** Opening Task input block **
What follows belongs to an exercise in optimizing a design on an open flow for small area and a short achievable clock period; a production flow would make more cautious choices. Only simulation tests tie the RTL to the original design; equivalence was not proved. Power figures rest on the tool's default switching activity, not on a simulated workload.

--- flow/config.mk ---
export PLATFORM = sky130hd
export DESIGN_NAME = LegLiteSystem
export DESIGN_NICKNAME = LegLiteSystem
export VERILOG_FILES = /design/flow/design.v
export SDC_FILE = /design/flow/constraint.sdc
export NUM_CORES = 4
export LEC_CHECK = 0
export CAP_MARGIN = 20
export CORE_MARGIN = 2
export CORE_UTILIZATION = 45
export CTS_BUF_LIST = sky130_fd_sc_hd__clkbuf_16
export CTS_CLUSTER_SIZE = 20
export PLACE_DENSITY = 0.6
export SETUP_SLACK_MARGIN = 3.7
export SLEW_MARGIN = 20
export SYNTH_HIERARCHICAL = 1
export TNS_END_PERCENT = 5
--- flow/constraint.sdc ---
create_clock -name core_clock -period 10.0 [get_ports {clock}]
set_input_delay 2.0000 -clock core_clock [delete_from_list [all_inputs] [get_ports {clock}]]
set_output_delay 2.0000 -clock core_clock [all_outputs]
set_load 0.01 [all_outputs]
** Closing Task input block **
Problem details: The answer is the full data, repeated exactly as shown.

Task result:
What follows belongs to an exercise in optimizing a design on an open flow for small area and a short achievable clock period; a production flow would make more cautious choices. Only simulation tests tie the RTL to the original design; equivalence was not proved. Power figures rest on the tool's default switching activity, not on a simulated workload.

--- flow/config.mk ---
export PLATFORM = sky130hd
export DESIGN_NAME = LegLiteSystem
export DESIGN_NICKNAME = LegLiteSystem
export VERILOG_FILES = /design/flow/design.v
export SDC_FILE = /design/flow/constraint.sdc
export NUM_CORES = 4
export LEC_CHECK = 0
export CAP_MARGIN = 20
export CORE_MARGIN = 2
export CORE_UTILIZATION = 45
export CTS_BUF_LIST = sky130_fd_sc_hd__clkbuf_16
export CTS_CLUSTER_SIZE = 20
export PLACE_DENSITY = 0.6
export SETUP_SLACK_MARGIN = 3.7
export SLEW_MARGIN = 20
export SYNTH_HIERARCHICAL = 1
export TNS_END_PERCENT = 5
--- flow/constraint.sdc ---
create_clock -name core_clock -period 10.0 [get_ports {clock}]
set_input_delay 2.0000 -clock core_clock [delete_from_list [all_inputs] [get_ports {clock}]]
set_output_delay 2.0000 -clock core_clock [all_outputs]
set_load 0.01 [all_outputs]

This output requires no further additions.